[書籍]真山仁『コラプティオCORRUPTIO』

コラプティオ (文春文庫)

コラプティオ (文春文庫)

 新聞で文庫本になったことを知って読んでみる気になった小説です。東日本大震災後の近未来の日本が舞台の政治小説ということで,大いに期待しながら読みましたが,読み始めると他のことが手につかなくなって困りました。
 作者の真山仁さんといえば『ハゲタカ』ですが,私自身は,TVドラマは見ましたが,原作を読んでいないので,真山さんの本としては初めて読む作品になります。
 タイトルのcorruptioとは,ラテン語で「汚職・腐敗」を意味する言葉だそうです。
 本書について,真山さんはこう語っています。

 本書は,『別冊文藝春秋』010年3月号から翌年5月号まで連載した同名小説を,大幅に加筆修正したものです。連載最終回の締切が,2011年3月14日で,その3日前に東日本大震災が発生しました。本書はフィクションですが,作品の性質上,その震災と福島県で発生した原子力発電所の事故を踏まえて作品を発表するのが小説家としての使命と考え,ご批判は承知の上で加筆修正を行いました。
 おそらくは,加筆修正したことにより,連載当時とはまったく違った小説になったのでしょうが,本作がフィクションでありながら,とても現実感を持たせるのは,震災後に国民の圧倒的支持を得ている総理大臣という設定が,「もしかしたら,日本が待ち望んでいる存在」こそ,この宮藤隼人ではないかと思わせるからでしょうか。

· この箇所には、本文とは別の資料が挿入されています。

--- src/design/board_bus_pkg.sv ---
`default_nettype none

package board_bus_pkg;

    //////////////////////////////////////////////////
    // Bus widths
    localparam int ADDR_W = 16;
    localparam int DATA_W = 8;

    typedef logic [ADDR_W-1:0] addr_t;
    typedef logic [DATA_W-1:0] data_t;

    // Target of one access, after descrambling
    typedef enum logic [2:0] {
        REG_ROM,
        REG_RAM,    // 2 KB work RAM, upper half of the window is open bus
        REG_TXT,
        REG_BG,
        REG_SEC,    // Security shifter
        REG_IO,
        REG_NONE
    } region_e;

    //////////////////////////////////////////////////
    // Board address scrambling
    typedef logic [$clog2(ADDR_W)-1:0] bit_idx_t;   // Scrambled bit index
    typedef bit_idx_t bit_map_t [ADDR_W];           // One entry per clean bit

    // Clean bit i is taken from scrambled bit DESCR_SRC[i]
    localparam bit_map_t DESCR_SRC = '{
        4'd0, 4'd1, 4'd2, 4'd4, 4'd5, 4'd9, 4'd3, 4'd6,
        4'd7, 4'd8, 4'd10, 4'd11, 4'd12, 4'd13, 4'd14, 4'd15
    };
    localparam addr_t DESCR_INV = 16'h003f;         // Clean bits 5..0 inverted

endpackage

`default_nettype wire
--- src/design/cpu_bus_if.sv ---
`timescale 1ns/1ps
`default_nettype none

interface cpu_bus_if;
    import board_bus_pkg::*;

    addr_t   addr;      // Clean address
    data_t   wdata;
    logic    rd;
    logic    wr;
    logic    iorq;
    logic    start;     // First cycle of an access
    region_e region;
    data_t   rdata;
    logic    ready;     // One-cycle completion pulse

    // Address descrambling, decode and read steering
    modport decoder (input rd, wr, iorq, output addr, start, region, rdata, ready);

    // Slaves on the bus
    modport target (input addr, wdata, rd, wr, start, region);

    // CPU side
    modport master (output wdata, rd, wr, iorq, input addr, start, region, rdata, ready);

endinterface

`default_nettype wire

--- src/design/bus_decoder.sv ---
`timescale 1ns/1ps
`default_nettype none

module bus_decoder (
    input  wire                  clk,
    input  wire                  rst_n,
    cpu_bus_if.decoder           bus,
    input  board_bus_pkg::addr_t bus_addr_raw,  // Straight from the CPU pins
    input  board_bus_pkg::data_t ram_rdata,
    input  board_bus_pkg::data_t sec_rdata,
    input  board_bus_pkg::data_t io_rdata,
    input  wire                  rom_done,
    input  board_bus_pkg::data_t rom_data
);
    import board_bus_pkg::*;

    addr_t   clean;
    region_e region;
    logic    stb;
    logic    seen_q;    // Strobe was high last cycle
    logic    mid_q;     // Second cycle of a local access
    logic    ready_q;
    logic    rom_rd;
    data_t   rdata_q;

    //////////////////////////////////////////////////
    // Descramble, then decode
    always_comb begin
        for (int i = 0; i < ADDR_W; i++) begin
            clean[i] = bus_addr_raw[DESCR_SRC[i]] ^ DESCR_INV[i];
        end
    end

    always_comb begin
        region = REG_ROM;
        if (bus.iorq) begin
            region = REG_IO;
        end else begin
            case (clean[15:13])
                3'b100:  region = clean[11] ? REG_NONE : REG_RAM;  // Only 2 KB fitted
                3'b101:  region = REG_TXT;
                3'b110:  region = REG_BG;
                3'b111:  region = REG_SEC;
                default: region = REG_ROM;
            endcase
        end
    end

    assign bus.addr   = clean;
    assign bus.region = region;

    //////////////////////////////////////////////////
    // Access timing
    assign stb       = bus.rd | bus.wr;
    assign bus.start = stb & ~seen_q;   // Master idles a cycle between accesses
    assign rom_rd    = bus.rd & (region == REG_ROM);  // Variable latency path

    always_ff @(posedge clk) begin
        if (!rst_n) begin
            seen_q  <= 1'b0;
            mid_q   <= 1'b0;
            ready_q <= 1'b0;
        end else begin
            seen_q  <= stb;
            mid_q   <= bus.start & ~rom_rd;
            ready_q <= mid_q;   // Two cycles after the strobe
        end
    end

    assign bus.ready = ready_q | rom_done;

    // Registered read steering
    always_ff @(posedge clk) begin
        case (region)
            REG_RAM: rdata_q <= ram_rdata;
            REG_SEC: rdata_q <= sec_rdata;
            REG_IO:  rdata_q <= io_rdata;
            default: rdata_q <= 8'hff;  // Video, open bus
        endcase
    end

    assign bus.rdata = (region == REG_ROM) ? rom_data : rdata_q; // ROM data held in rom_fetch

endmodule

`default_nettype wire

--- src/flat_wrapper.sv ---
// flat-port wrapper written by rule: the top's interface ports become plain ports
module bus_decoder_flat import board_bus_pkg::*;
  (clk, rst_n, bus_addr_raw, ram_rdata, sec_rdata, io_rdata, rom_done, rom_data, bus_rd, bus_wr, bus_iorq, bus_addr, bus_start, bus_region, bus_rdata, bus_ready);
  cpu_bus_if bus_i ();
  input  wire clk;
  input  wire rst_n;
  input  board_bus_pkg::addr_t bus_addr_raw;
  input  board_bus_pkg::data_t ram_rdata;
  input  board_bus_pkg::data_t sec_rdata;
  input  board_bus_pkg::data_t io_rdata;
  input  wire rom_done;
  input  board_bus_pkg::data_t rom_data;
  input wire logic [$bits(bus_i.rd)-1:0] bus_rd;
  input wire logic [$bits(bus_i.wr)-1:0] bus_wr;
  input wire logic [$bits(bus_i.iorq)-1:0] bus_iorq;
  output wire logic [$bits(bus_i.addr)-1:0] bus_addr;
  output wire logic [$bits(bus_i.start)-1:0] bus_start;
  output wire logic [$bits(bus_i.region)-1:0] bus_region;
  output wire logic [$bits(bus_i.rdata)-1:0] bus_rdata;
  output wire logic [$bits(bus_i.ready)-1:0] bus_ready;
  assign bus_i.rd = bus_rd;
  assign bus_i.wr = bus_wr;
  assign bus_i.iorq = bus_iorq;
  assign bus_addr = bus_i.addr;
  assign bus_start = bus_i.start;
  assign bus_region = bus_i.region;
  assign bus_rdata = bus_i.rdata;
  assign bus_ready = bus_i.ready;
  bus_decoder u_core (.clk(clk), .rst_n(rst_n), .bus(bus_i), .bus_addr_raw(bus_addr_raw), .ram_rdata(ram_rdata), .sec_rdata(sec_rdata), .io_rdata(io_rdata), .rom_done(rom_done), .rom_data(rom_data));
endmodule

 あと二人の主役。首相を支える秘書官と大手新聞社の記者。中学校の同級生である2人は,まったく対照的な存在として描かれています。
貧しい家庭から苦学して政治学者への道を歩む過程で,宮藤の政策秘書から官邸スタッフとなった白石。裕福な家庭に育ち,アメリカ留学経験もある神林。
 早々に結婚して子供もいる白石と,独身生活を謳歌しているらしい神林。
 「バーボンは馴染めず,本場のスコッチは癖が強すぎて」と言い訳しながら,アイリッシュウィスキーのブッシュミルズを飲む白石。危地を脱出したあと,ジャックダニエルズを渇望した神林。

 作中,ジャックダニエルズのことをバーボンと表している場面があります。私の中では,ジャックダニエルテネシー・ウィスキーであり,バーボンとは呼ばないのではないかと思っているのですが,最近では,バーボンという呼称はケンタッキー産のウィスキーに限らず使われているようです。

 読んでいる最中,いつもアルコールを仕入れに行く店に寄った私は,ブッシュミルズジャックダニエルズのボトルを買って,自宅に戻りました。
 最後の200ページばかりは,白石の気持ちになって,久しぶりにブッシュミルズのグラスを傾けながら,真山さんが描く政治の世界を堪能しました。TVでは,東日本大震災から3年たっても,復興が進まない町の様子が報じられていました。